This
blog has never been sponsored and I’ve never officially endorsed any products
or services (not through any moral or ethical reasoning – I’ve simply never
been asked) so when I praise something, you know I mean it. I’m not doing it
for personal gain, I’m doing it from a place of personal enjoyment.
So
let me tell you about PLAGUE, INC.
It’s
a game that you can download to your smartphone or tablet, and is basically
designed to tickle your God complex and give you a chance to take out your
anger on some unexisting members of society.
Think
Grand Theft Auto on a global scale.
The
purpose of the game is to harvest, develop and nurture a deadly disease that
will hopefully (in the context of the game) spread exponentially and wipe out
humanity. Yes, my friends - the ultimate aim is to destroy Mankind. I found it
last weekend and I can’t
stop
playing it.
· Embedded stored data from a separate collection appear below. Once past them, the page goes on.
File: config.mk
export PLATFORM = sky130hd
export DESIGN_NAME = pipe_skid_reg
export DESIGN_NICKNAME = d
export VERILOG_FILES = /design/src/rtl/pipe_skid_reg.sv
export SDC_FILE = /design/constraint.sdc
export NUM_CORES = 1
export LEC_CHECK = 0
export CORE_MARGIN = 2
export CORE_UTILIZATION = 45
export DETAILED_ROUTE_END_ITERATION = 8
export PLACE_DENSITY = 0.77
export SYNTH_ARGS = -nofsm -noshare
export SYNTH_HDL_FRONTEND = slang
export SYNTH_SLANG_ARGS = --single-unit
export TNS_END_PERCENT = 10
File: constraint.sdc
create_clock -name CLK -period 1.85 [get_ports CLK]
set_input_delay 0.4625 -clock CLK [delete_from_list [all_inputs] [get_ports CLK]]
set_output_delay 0.4625 -clock CLK [all_outputs]
set_load 0.03 [all_outputs]
File: src/rtl/pipe_skid_reg.sv
// Elastic pipeline register with a two-entry skid buffer, flush and NOP bubbles.
// Define PIPE_SKID_PERF_EN to build the saturating stall/bubble counters.
module pipe_skid_reg #(
  parameter int unsigned DW = 128,
  parameter logic [DW-1:0] NOP_VALUE = '0,
  parameter int unsigned CW = 32
) (
  input  logic          CLK,
  input  logic          nRST,
  input  logic          in_valid,
  output logic          in_ready,
  input  logic [DW-1:0] in_data,
  output logic          out_valid,
  input  logic          out_ready,
  output logic [DW-1:0] out_data,
  input  logic          flush,
  output logic [1:0]    occupancy,
  input  logic          perf_clr,
  output logic [CW-1:0] stall_cnt,
  output logic [CW-1:0] bubble_cnt
);

  typedef enum logic [1:0] {
    EMPTY = 2'd0,
    ONE   = 2'd1,
    FULL  = 2'd2
  } state_t;

  state_t        state, state_n;
  logic [DW-1:0] main_q, main_n;
  logic [DW-1:0] skid_q, skid_n;
  logic          rdy_q;
  logic          accept, consume;

  assign accept = in_valid & rdy_q;
  assign consume = out_valid & out_ready;

  // Encoding doubles as the occupancy count.
  assign occupancy = state;
  assign out_valid = (state != EMPTY);
  assign out_data = main_q;
  assign in_ready = rdy_q;

  always_comb begin
    state_n = state;
    main_n = main_q;
    skid_n = skid_q;
    if (flush) begin
      state_n = EMPTY;
      main_n = NOP_VALUE;
      skid_n = NOP_VALUE;
    end else begin
      unique case (state)
        EMPTY: begin
          if (accept) begin
            state_n = ONE;
            main_n = in_data;
          end
        end
        ONE: begin
          unique case (1'b1)
            accept & consume: main_n = in_data;
            accept & !consume: begin
              state_n = FULL;
              skid_n = in_data;
            end
            !accept & consume: begin
              state_n = EMPTY;
              main_n = NOP_VALUE;
            end
            default: ;
          endcase
        end
        FULL: begin
          if (consume) begin
            state_n = ONE;
            main_n = skid_q;
          end
        end
        default: begin
          state_n = EMPTY;
          main_n = NOP_VALUE;
        end
      endcase
    end
  end

  always_ff @(posedge CLK or negedge nRST) begin
    if (!nRST) begin
      state <= EMPTY;
      main_q <= NOP_VALUE;
      skid_q <= NOP_VALUE;
      rdy_q <= 1'b1;
    end else begin
      state <= state_n;
      main_q <= main_n;
      skid_q <= skid_n;
      rdy_q <= (state_n != FULL);
    end
  end

`ifdef PIPE_SKID_PERF_EN
  logic [CW-1:0] stall_q, bubble_q;

  always_ff @(posedge CLK or negedge nRST) begin
    if (!nRST) begin
      stall_q <= '0;
      bubble_q <= '0;
    end else if (perf_clr) begin
      stall_q <= '0;
      bubble_q <= '0;
    end else begin
      if (out_valid && !out_ready && !(&stall_q))
        stall_q <= stall_q + CW'(1);
      if (!out_valid && out_ready && !(&bubble_q))
        bubble_q <= bubble_q + CW'(1);
    end
  end

  assign stall_cnt = stall_q;
  assign bubble_cnt = bubble_q;
`else
  logic unused_perf_clr;
  assign unused_perf_clr = perf_clr;
  assign stall_cnt = '0;
  assign bubble_cnt = '0;
`endif

endmodule
# Yosys cells after proc, flatten, opt, wreduce, memory -nomap -nowiden
# Index checks and enable logic that the tools add are counted.
dict set report op_classes {
  bitwise_logic 5
  muxes 13
  reduce_logical 8
  n_eq_ne 6
}
# op n
set op_table {}
lappend op_table {{$mux 128} 6}
lappend op_table {{$pmux 128 s3} 1}
lappend op_table {{$pmux 128 s2} 1}
lappend op_table {{$mux 2} 3}
lappend op_table {{$ne 3x3->1 const B} 2}
lappend op_table {{$pmux 2 s3} 1}
lappend op_table {{$reduce_bool 2->1} 3}
lappend op_table {{$and 1x1->1} 5}
lappend op_table {{$ne 4x4->1 const B} 1}
lappend op_table {{$pmux 2 s2} 1}
lappend op_table {{$reduce_and 3->1} 1}
lappend op_table {{$eq 2x1->1 const B} 1}
lappend op_table {{$eq 2x2->1 const B} 1}
lappend op_table {{$logic_not 1->1} 2}
lappend op_table {{$logic_not 2->1} 1}
lappend op_table {{$ne 2x2->1 const B} 1}
lappend op_table {{$reduce_and 2->1} 1}
dict set report totals {
  wordCells 36
  output_inout_bits 196
  inputBits 134
  regBits 259
}

# Logic depth before layout (Yosys ltp)
# Gate-level depths: netlist of the first run.
dict set report logic_depth {
  depth_word 8
  mapped_depth 7
  ltp_nobuf 4
}

# Least setup slack after synthesis of the first run
# No wires, ideal clock.
dict set report synth_path {
  path_kind {register -> register}
  from {reg rdy_q, in the netlist in_ready}
  to {reg main_q[0], in the netlist out_data[0]}
  required_ns 1.784
  n_path_buf 2
  setup_time_ns 0.066
  period_less_slack_ns 1.816
  stages_incl_launch_ff 7
  path_slack_ns 0.034
  arrival_ns 1.750
  path_cell_list {dfstp_2 nand2_1 a31oi_1 clkbuf_1 clkbuf_1 a22o_1 a22o_1}
}
dict set report synth_via {
  elab_chain_len 6
  word_cells_on_any_way 10
  cone_classes {eq/ne (2); mux (3); bitwise (3); reduce/logical (2)}
}
# element line
set synth_rtl {}
lappend synth_rtl {{start: declaration} 32} ;# logic rdy_q;
lappend synth_rtl {{start signal: assignment} 98} ;# rdy_q <= (state_n != FULL);
lappend synth_rtl {{$and 1x1->1 (*)} 35} ;# assign accept = in_valid & rdy_q;
lappend synth_rtl {{$logic_not 1->1} 67} ;# !accept & consume: begin
lappend synth_rtl {{$and 1x1->1} 67}
lappend synth_rtl {{$pmux 128 s2} 61} ;# unique case (1'b1)
lappend synth_rtl {{$pmux 128 s3} 53} ;# unique case (state)
lappend synth_rtl {{$mux 128} 48} ;# if (flush) begin
lappend synth_rtl {{end signal: assignment} 96} ;# main_q <= main_n;
lappend synth_rtl {{end: declaration} 30} ;# logic [DW-1:0] main_q, main_n;
# Every way passes the cells marked *; elsewhere a longest branch is shown, timed or not.
# A chain may end at the register's enable or synchronous reset.

# Worst setup path in the final report of the first run
dict set report layout_path {
  from {reg state[0], in the netlist occupancy[0]}
  to {reg main_q[44], in the netlist out_data[44]}
}
dict set report layout_via {
  elab_chain_len 6
  word_cells_on_any_way 14
  cone_classes {eq/ne (5); mux (3); bitwise (3); reduce/logical (3)}
}
# element line
set layout_rtl {}
lappend layout_rtl {{start: declaration} 29} ;# state_t state, state_n;
lappend layout_rtl {{start signal: assignment} 95} ;# state <= state_n;
lappend layout_rtl {{$reduce_bool 2->1} 40} ;# assign out_valid = (state != EMPTY);
lappend layout_rtl {{$and 1x1->1} 36} ;# assign consume = out_valid & out_ready;
lappend layout_rtl {{$and 1x1->1 (on tied branches)} {67, 62}}
lappend layout_rtl {{$pmux 128 s2} 61}
lappend layout_rtl {{$pmux 128 s3} 53}
lappend layout_rtl {{$mux 128} 48}
# Several ways; a longest one is shown, not always the timed one.

==> results of run 1 <==
[layout make-up]
cell class,instances,share of cell area
clock buffer,40,0.05232
sequential,259,0.4271
timing repair buffer,353,0.2399
multi-input combinational,469,0.2502
clock inverter,6,0.003790
tap,319,0.02629
inverter,2,0.0004944
[power by group through the flow]
| stage | registers [uW] | clock network, uW | logic [uW] |
|---|---|---|---|
| final | 6200 | 5240 | 2840 |
| after global routing | 6230 | 5550 | 3000 |
| after CTS | 6190 | 5340 | 2730 |
| after detailed placement | 6290 | 0 | 2890 |
| after global placement | 6290 | 0 | 2850 |
| after floorplan | 6770 | 0 | 1070 |
[timing repair]
action | CTS | global route
cloned | 0 | 6
buffers inserted | 0 | 5
resized for setup | 139 | 29
endpoints found under the hold margin | 39 | 0
pin swaps | 0 | 27
setup endpoints to repair | 132 | 79
hold buffers | 1 | 0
I am getting up early now to squeeze in a game before work, I am
indulging in it during my lunch break, and I am playing it overnight any time
Mathew is disturbed and restless. It is my latest obsession. Because it’s
brilliantly simple and simply brilliant. It’s part tactics, part strategizing,
part science, part megalomania, part insanity. It draws on my love of gaming
and my training in chemistry and it relies in equal measure on intellect, luck
and experience.
You
have to evolve this thing to become fatal without producing any symptoms,
otherwise the medical community will spot it and find ways to combat it and
stop it spreading.
My
best result so far is a virus that lasted 766 days and killed 2.6 billion
people! Unfortunately some bastards in Australia found a cure at that point and
my creation was eradicated, but still. I took out more people than World War 2,
smallpox and AIDS combined and that made me feel pretty good about myself.
In a
disturbing, horrible way, obviously.